DATA EXCERPTS:
### src/rtl/audio_output_buffer_pkg.sv
// Shared audio definitions: sample width, stereo sample layout and the
// output-buffer state encodings, reused by later audio blocks.
package audio_output_buffer_pkg;

    localparam int unsigned AUDIO_SAMPLE_WIDTH = 16;

    typedef enum logic {
        AOB_STATE_PRIME = 1'b0,
        AOB_STATE_RUN   = 1'b1
    } aob_state_e;

    typedef struct packed {
        logic [AUDIO_SAMPLE_WIDTH-1:0] l;
        logic [AUDIO_SAMPLE_WIDTH-1:0] r;
    } stereo_sample_t;

endpackage

### src/rtl/audio_output_buffer_if.sv
// Sample, status and flag-clear signals between the mixer/DAC side and the
// output buffer; the buffer itself takes the slave view.
interface audio_output_buffer_if #(
    parameter int unsigned DEPTH_LOG2 = 3
);
    import audio_output_buffer_pkg::*;

    logic                          audio_in_valid;
    logic [AUDIO_SAMPLE_WIDTH-1:0] audio_in_l;
    logic [AUDIO_SAMPLE_WIDTH-1:0] audio_in_r;
    logic [AUDIO_SAMPLE_WIDTH-1:0] audio_out_l;
    logic [AUDIO_SAMPLE_WIDTH-1:0] audio_out_r;
    logic                          audio_out_valid;
    logic [DEPTH_LOG2:0]           fifo_level;
    logic                          overflow;
    logic                          underrun;
    logic                          flags_clear;

    modport master (
        output audio_in_valid, audio_in_l, audio_in_r, flags_clear,
        input  audio_out_l, audio_out_r, audio_out_valid, fifo_level,
               overflow, underrun
    );

    modport slave (
        input  audio_in_valid, audio_in_l, audio_in_r, flags_clear,
        output audio_out_l, audio_out_r, audio_out_valid, fifo_level,
               overflow, underrun
    );

endinterface

### src/rtl/audio_output_buffer_sample_rate_tick.sv
// Fractional-accumulator rate generator: emits a registered one-cycle tick
// at exactly RATE per second from a CLK_FREQ clock, with no long-run drift.
module sample_rate_tick #(
    parameter int unsigned CLK_FREQ = 50_000_000,
    parameter int unsigned RATE     = 44100
) (
    input  logic clk_2x,
    input  logic reset_n,
    output logic tick
);

    logic [31:0] acc_q, acc_d;
    logic [32:0] sum;
    logic        tick_q, tick_d;

    // The extra sum bit keeps the compare exact when CLK_FREQ is near 2^32.
    always_comb begin
        sum    = {1'b0, acc_q} + 33'(RATE);
        acc_d  = sum[31:0];
        tick_d = 1'b0;
        if (sum >= 33'(CLK_FREQ)) begin
            acc_d  = 32'(sum - 33'(CLK_FREQ));
            tick_d = 1'b1;
        end
    end

    // NOTE: state registers use non-blocking assignments so every flop
    // samples the pre-edge values regardless of process ordering.
    always_ff @(posedge clk_2x or negedge reset_n) begin
        if (!reset_n) begin
            acc_q  <= '0;
            tick_q <= 1'b0;
        end else begin
            acc_q  <= acc_d;
            tick_q <= tick_d;
        end
    end

    assign tick = tick_q;

endmodule

### src/rtl/audio_output_buffer.sv
// Elastic stereo FIFO that releases samples at a fixed rate; it primes to
// half-full before playing and drops back to priming when it runs dry.
module audio_output_buffer
    import audio_output_buffer_pkg::*;
#(
    parameter int unsigned CLK_2X_FREQ = 50_000_000,
    parameter int unsigned SAMPLE_RATE = 44100,
    parameter int unsigned DEPTH_LOG2  = 3
) (
    input  logic                 clk_2x,
    input  logic                 reset_n,
    audio_output_buffer_if.slave bus
);

    localparam int unsigned DEPTH = 1 << DEPTH_LOG2;
    localparam int unsigned PTR_W = DEPTH_LOG2 + 1;
    localparam logic [PTR_W-1:0] PRIME_THRESHOLD = PTR_W'(DEPTH / 2);

    logic tick;

    sample_rate_tick #(
        .CLK_FREQ (CLK_2X_FREQ),
        .RATE     (SAMPLE_RATE)
    ) u_tick (
        .clk_2x  (clk_2x),
        .reset_n (reset_n),
        .tick    (tick)
    );

    stereo_sample_t        mem_q [DEPTH];
    stereo_sample_t        in_sample;
    stereo_sample_t        out_q, out_d;
    logic [PTR_W-1:0]      wr_ptr_q, wr_ptr_d, rd_ptr_q, rd_ptr_d, level;
    logic [DEPTH_LOG2-1:0] wr_idx, rd_idx;
    logic                  empty, full, push, pop, drop, underrun_set;
    logic                  out_valid_q, out_valid_d;
    logic                  overflow_q, overflow_d, underrun_q, underrun_d;
    aob_state_e            state_q, state_d;

    assign in_sample = {bus.audio_in_l, bus.audio_in_r};
    assign wr_idx    = wr_ptr_q[DEPTH_LOG2-1:0];
    assign rd_idx    = rd_ptr_q[DEPTH_LOG2-1:0];
    assign level     = wr_ptr_q - rd_ptr_q;
    assign empty     = (wr_ptr_q == rd_ptr_q);
    assign full      = (wr_ptr_q[PTR_W-1] != rd_ptr_q[PTR_W-1]) && (wr_idx == rd_idx);

    // NOTE: every signal written here gets a default first so no path can
    // leave it unassigned and infer a latch.
    always_comb begin
        state_d      = state_q;
        pop          = 1'b0;
        underrun_set = 1'b0;
        case (state_q)
            AOB_STATE_PRIME: begin
                if (level >= PRIME_THRESHOLD) state_d = AOB_STATE_RUN;
            end
            AOB_STATE_RUN: begin
                if (tick) begin
                    if (!empty) begin
                        pop = 1'b1;
                    end else begin
                        underrun_set = 1'b1;
                        state_d      = AOB_STATE_PRIME;
                    end
                end
            end
            default: state_d = AOB_STATE_PRIME;
        endcase
    end

    // A pop in the same cycle frees the slot a full FIFO would otherwise refuse.
    always_comb begin
        push        = bus.audio_in_valid && (!full || pop);
        drop        = bus.audio_in_valid && full && !pop;
        wr_ptr_d    = wr_ptr_q + PTR_W'(push);
        rd_ptr_d    = rd_ptr_q + PTR_W'(pop);
        out_d       = pop ? mem_q[rd_idx] : out_q;
        out_valid_d = tick;
        overflow_d  = bus.flags_clear ? 1'b0 : (overflow_q | drop);
        underrun_d  = bus.flags_clear ? 1'b0 : (underrun_q | underrun_set);
    end

    always_ff @(posedge clk_2x or negedge reset_n) begin
        if (!reset_n) begin
            state_q     <= AOB_STATE_PRIME;
            wr_ptr_q    <= '0;
            rd_ptr_q    <= '0;
            out_q       <= '0;
            out_valid_q <= 1'b0;
            overflow_q  <= 1'b0;
            underrun_q  <= 1'b0;
        end else begin
            state_q     <= state_d;
            wr_ptr_q    <= wr_ptr_d;
            rd_ptr_q    <= rd_ptr_d;
            out_q       <= out_d;
            out_valid_q <= out_valid_d;
            overflow_q  <= overflow_d;
            underrun_q  <= underrun_d;
        end
    end

    // NOTE: the storage array has no reset; clearing the pointers already
    // discards its contents, and leaving it unreset keeps it a plain RAM.
    always_ff @(posedge clk_2x) begin
        if (push) mem_q[wr_idx] <= in_sample;
    end

    assign bus.audio_out_l     = out_q.l;
    assign bus.audio_out_r     = out_q.r;
    assign bus.audio_out_valid = out_valid_q;
    assign bus.fifo_level      = level;
    assign bus.overflow        = overflow_q;
    assign bus.underrun        = underrun_q;

endmodule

REQUIREMENT: Nothing beyond the line that contains "side and the" belongs in the answer; reproduce the entries exactly from their first line through it.

PROBLEM SOLUTION:
### src/rtl/audio_output_buffer_pkg.sv
// Shared audio definitions: sample width, stereo sample layout and the
// output-buffer state encodings, reused by later audio blocks.
package audio_output_buffer_pkg;

    localparam int unsigned AUDIO_SAMPLE_WIDTH = 16;

    typedef enum logic {
        AOB_STATE_PRIME = 1'b0,
        AOB_STATE_RUN   = 1'b1
    } aob_state_e;

    typedef struct packed {
        logic [AUDIO_SAMPLE_WIDTH-1:0] l;
        logic [AUDIO_SAMPLE_WIDTH-1:0] r;
    } stereo_sample_t;

endpackage

### src/rtl/audio_output_buffer_if.sv
// Sample, status and flag-clear signals between the mixer/DAC side and the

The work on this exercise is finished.